Microsoft Access Upgrade to MSDE
Signs that you have outgrown your custom-built MS Access application slow performance with
more users, more features, more data, poor reliability, and issues with data integrity.
MSDE is Microsoft's starter version of its SQL Server product line. MSDE is a fully
functional SQL Server, with licensing restrictions (you cannot expose MSDE to the Internet)
, and a few performance limitations imposed by the operating system. MSDE is the intermediate step between the MS
Access native Jet Engine and MS SQL Server, and can be used on LANs or standalone
on laptops and PCs. If you need help upsizing to MSDE, or need help understanding
how MSDE works, PCA can help you. With appropriate licensing, you can even create
a distributed database MSDE application.
MS Access Limitations
MS Access has several inherent technical limitations. Expect to run into problems
(slow performance, corrupt database, application crashes, etc.) if your MS application
goes into the "Caution" or the "Stop" zones for any one of the criteria below:
| |
OK |
Caution |
Stop |
| LAN Users |
<5 |
5-10 |
>10 |
| Internet Users |
0 |
1 |
>1 |
| Size of DB |
<100 MB |
100-300MB |
>300MBs |
| Data Structures |
Simple |
Moderate |
Complex |
Practical Differences — MS Access, MSDE, MS SQL Server
MS Access, MSDE and MS SQL Server provide different capabilities, and the following
will help you decide which one
is the best suited to your business needs:
- Mission Criticality of the Business Application
- Location and End Users (LAN vs. Internet)
- Frequency of Use (Moderate vs. Heavy)
- Number of End Users (5 users vs. Enterprise-wide deployment)
- Business Product/Process Complexity (and associated Database Complexity)
- Static vs. Dynamic Content (Read vs. Read-Write)
- Auditability, Industry Compliance (e.g. SarbOx, HIPPA)
MS Access connected to an MSDE database also has limitations. You cannot for example use MSDE
if your database is exposed to the Internet thru anything other than MS Access or
Active Server Pages (.ASP).
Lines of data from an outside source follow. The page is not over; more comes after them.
Source: an optimization exercise on an open RTL-to-GDS flow (aim: small area and a short achievable clock period). Production flows keep margins and buffers that such runs may drop.
Where RTL was checked, it was by simulation tests only, not by an equivalence proof against the original.
Only the layout flow was run in runs 2 and 3; the RTL was not checked for function there.
Power is estimated from default activity; no workload was simulated.

## flow/config.mk

```make
export PLATFORM = sky130hd
export DESIGN_NAME = fir_gen
export DESIGN_NICKNAME = fir_gen
export VERILOG_FILES = /design/flow/design.v
export SDC_FILE = /design/flow/constraint.sdc
export NUM_CORES = 4
export LEC_CHECK = 0
export CAP_MARGIN = 20
export CORE_MARGIN = 2
export CORE_UTILIZATION = 40
export SETUP_SLACK_MARGIN = 2.5
export SLEW_MARGIN = 20
export SYNTH_HIERARCHICAL = 1
export SYNTH_MINIMUM_KEEP_SIZE = 0
```

## flow/constraint.sdc

```tcl
create_clock -name core_clock -period 5.5 [get_ports {clk}]
set_input_delay 1.1000 -clock core_clock [delete_from_list [all_inputs] [get_ports {clk}]]
set_output_delay 1.1000 -clock core_clock [all_outputs]
set_load 0.01 [all_outputs]
```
If this is the case, you must purchase (or already own)
a SQL Server License from Microsoft. This is purely a Microsoft Licensing issue
— MSDE and MS SQL Server are the same database engine
In addition, MSDE has a built-in "performance governor"
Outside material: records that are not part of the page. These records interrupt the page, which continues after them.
This is an optimization exercise on Yosys and OpenROAD, whose aim is small area, not a production implementation.
Function was checked by simulation only, so behaviour that the tests miss may differ from the original.

==> inputs of wip/nickel <==
// Final_Watch
module Final_Watch(
    input clk,
    input rst_sw,
    input [7:1] dip_sw,
    input [11:0] key_pad,
    output [7:0] seg_data,
    output [7:0] seg_com,
    output [7:0] lcd_data,
    output lcd_rs, lcd_rw, lcd_e,
    output [3:0] led_r,
    output [3:0] led_g,
    output [3:0] led_b,
    output piezo
);
Settings: LEC_CHECK=0, CAP_MARGIN=20, CORE_MARGIN=2, CORE_UTILIZATION=40, CTS_BUF_LIST=sky130_fd_sc_hd__clkbuf_8, SLEW_MARGIN=20; clock period 22.0 ns.
standard.sh (not shown) runs the stock make flow with config.mk's settings and CLKGATE_MAP_FILE= SYNTH_SCRIPT=/design/flow/synth_recipe.tcl, a recipe that flattens the netlist after the stock synthesis.
==> flow/flow/run.sh <==
#!/bin/bash
# Own flow: the standard synthesis, then the same synthesis again with an
# area-oriented ABC script and without adder cells; if the registers of the
# two netlists agree (names and cell types) the second netlist is laid out
# by the standard flow, otherwise the standard one is.
set -u
W=$(pwd)
R=$W/orfs/results/$FLOW_PLATFORM/Final_Watch/base
bash standard.sh synth > std_synth.log 2>&1 || exit 1
cp $R/1_2_yosys.v $W/ref_1_2_yosys.v
make -C $FLOW_HOME DESIGN_CONFIG=$W/config.mk WORK_HOME=$W/orfs CLKGATE_MAP_FILE= \
  SYNTH_SCRIPT=$W/flow/my_synth.tcl ADDER_MAP_FILE= do-yosys > my_synth.log 2>&1
ok=0
if [ -s $R/1_2_yosys.v ] && grep -q "endmodule" $R/1_2_yosys.v; then
  cp $R/1_2_yosys.v $W/own_1_2_yosys.v
  python3 $W/flow/fixnames.py $W/ref_1_2_yosys.v $W/own_1_2_yosys.v $W/own_fixed_1_2_yosys.v > fixnames.log 2>&1 \
    && cp $W/own_fixed_1_2_yosys.v $R/1_2_yosys.v
  python3 $W/flow/regs.py $W/ref_1_2_yosys.v > regs_ref.txt
  python3 $W/flow/regs.py $R/1_2_yosys.v > regs_own.txt
  if [ -s regs_ref.txt ] && cmp -s regs_ref.txt regs_own.txt; then ok=1; fi
fi
if [ $ok = 1 ]; then
  echo "own synthesis used" > synth_choice.txt
else
  echo "registers differ or own synthesis failed: standard synthesis used" > synth_choice.txt
  cp $W/ref_1_2_yosys.v $R/1_2_yosys.v
fi
touch $R/1_2_yosys.v
CTS_ARGS="-sink_clustering_enable -repair_clock_nets -buf_list sky130_fd_sc_hd__clkbuf_8 -dont_use_dummy_load" BUFFER_PORTS_ARGS="-buffer_cell sky130_fd_sc_hd__buf_1" bash standard.sh > std_layout.log 2>&1
==> flow/flow/area.abc <==
strash
&get -n
&deepsyn -T 60
&put
dch -f
amap
topo
Other scripts of this flow, unchanged in this note and not shown: flow/flow/fixnames.py, flow/flow/my_synth.tcl, flow/flow/regs.py
==> wip/quartz (differences from wip/nickel) <==
--- a/flow/design.v
+++ b/flow/design.v
@@ -63,28 +63,29 @@
     wire kstar = k_trig[3], key0 = k_trig[4], ksharp = k_trig[5];
     reg [2:0] c5;
     always @(posedge clk or negedge rst) begin
         if(!rst) c5 <= 3'd0;
         else     c5 <= {(c5[1] & c5[0]) | (c5[2] & ~c5[0]), (c5[1] ^ c5[0]) & ~c5[2], ~c5[0] | c5[2]};
     end
     wire c5_is4 = (c5 == 3'd4);           
     wire tick_1khz = (c5 == 3'd5);
-    reg [9:0] k1000;                       
-    always @(posedge clk or negedge rst) begin
-        if(!rst) k1000 <= 10'd0;
-        else if(c5_is4) k1000 <= (k1000 == 10'd999) ? 10'd0 : k1000 ^ {&k1000[8:0], &k1000[7:0], &k1000[6:0], &k1000[5:0], &k1000[4:0], &k1000[3:0], &k1000[2:0], &k1000[1:0], k1000[0], 1'b1};
-    end
-    wire tick_1hz = tick_1khz & (k1000 == 10'd0);
     reg [3:0] cnt_lcd;
     always @(posedge clk or negedge rst) begin
         if(!rst) cnt_lcd <= 4'd0;
         else     cnt_lcd <= hex_inc(cnt_lcd);
     end
     assign lcd_e = ((cnt_lcd[3] & (cnt_lcd[2] | cnt_lcd[1] | cnt_lcd[0])) | (cnt_lcd == 4'd0)) & (c5 != 3'd0);
+    reg [6:0] k125;
+    always @(posedge clk or negedge rst) begin
+        if(!rst) k125 <= 7'd0;
+        else if(c5_is4 && cnt_lcd[2:0] == 3'd7)
+            k125 <= (k125 == 7'd124) ? 7'd0 : k125 ^ {&k125[5:0], &k125[4:0], &k125[3:0], &k125[2:0], &k125[1:0], k125[0], 1'b1};
+    end
+    wire tick_1hz = tick_1khz & (cnt_lcd[2:0] == 3'd0) & (k125 == 7'd0);
     wire lcd_step = (cnt_lcd == 4'd8);
     reg view_24h;
     always @(posedge clk or negedge rst) begin
         if(!rst) view_24h <= 1'b1;
         else if((dip_sw[1] | dip_sw[2] | dip_sw[3] | dip_sw[4]) && key0)
             view_24h <= ~view_24h;
     end
     reg [3:0] c_h10, c_h1, c_m1, c_s1;
==> flow/flow/area.abc (replaced) <==
strash
&get -n
&deepsyn -J 100
&put
dch -f
amap
topo
Settings changed: CORE_UTILIZATION 40 to 60.
==> run notes <==
- In count of clock-buffer cells in the layout, wip/quartz and wip/nickel do not differ.
- Against wip/quartz, the final cell count of wip/nickel is higher by 10%.
- Of wip/nickel and wip/quartz, wip/nickel has the higher synthesized area (gap about 3%, measured against wip/quartz).
- Against wip/nickel, the synthesized cell count of wip/quartz is smaller by about 2.3%.

## re-timing with driven ports
How much do the figures lean on ideal ports? The routed layouts below were timed once more, with nothing changed but the port constraints.
Step 1, drivers: a clkbuf_16 drives clk and a buf_2 each remaining input, both assumed.
Step 2, shift: input delay + t, output delay - t, t = (earliest + latest rising clock arrival at the registers) / 2. This alone moves slack from input paths to output paths.
a / b / c = ideal / step 1 / step 2; a / b = the first two.
run	t (ns)	slack for setup (ns)	worst setup path after step 2	latest minus earliest clock arrival (ns)	worst data-port slew with drivers (ns)
wip/nickel	0.528	7.922 / 7.894 / 7.894	input to output	0.036 / 0.036	0.08
wip/quartz	0.512	7.822 / 7.791 / 7.791	input to output	0.041 / 0.041	0.03
After both steps setup and hold are still met in every run listed. For wip/quartz, which loses most, drivers alone change the setup slack by -0.031 ns; drivers and shift together by -0.031 ns.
on Process Queues that limit the number of simultaneous End Users to 8 concurrent
(active) sessions. Access MSDE is also slightly more difficult to develop custom
business applications on, and more difficult/expensive to install and configure
vs. MS SQL Server. If supporting a dozen or more end users over the Internet is
a requirement, then MS SQL Server (not MSDE) is the right choice.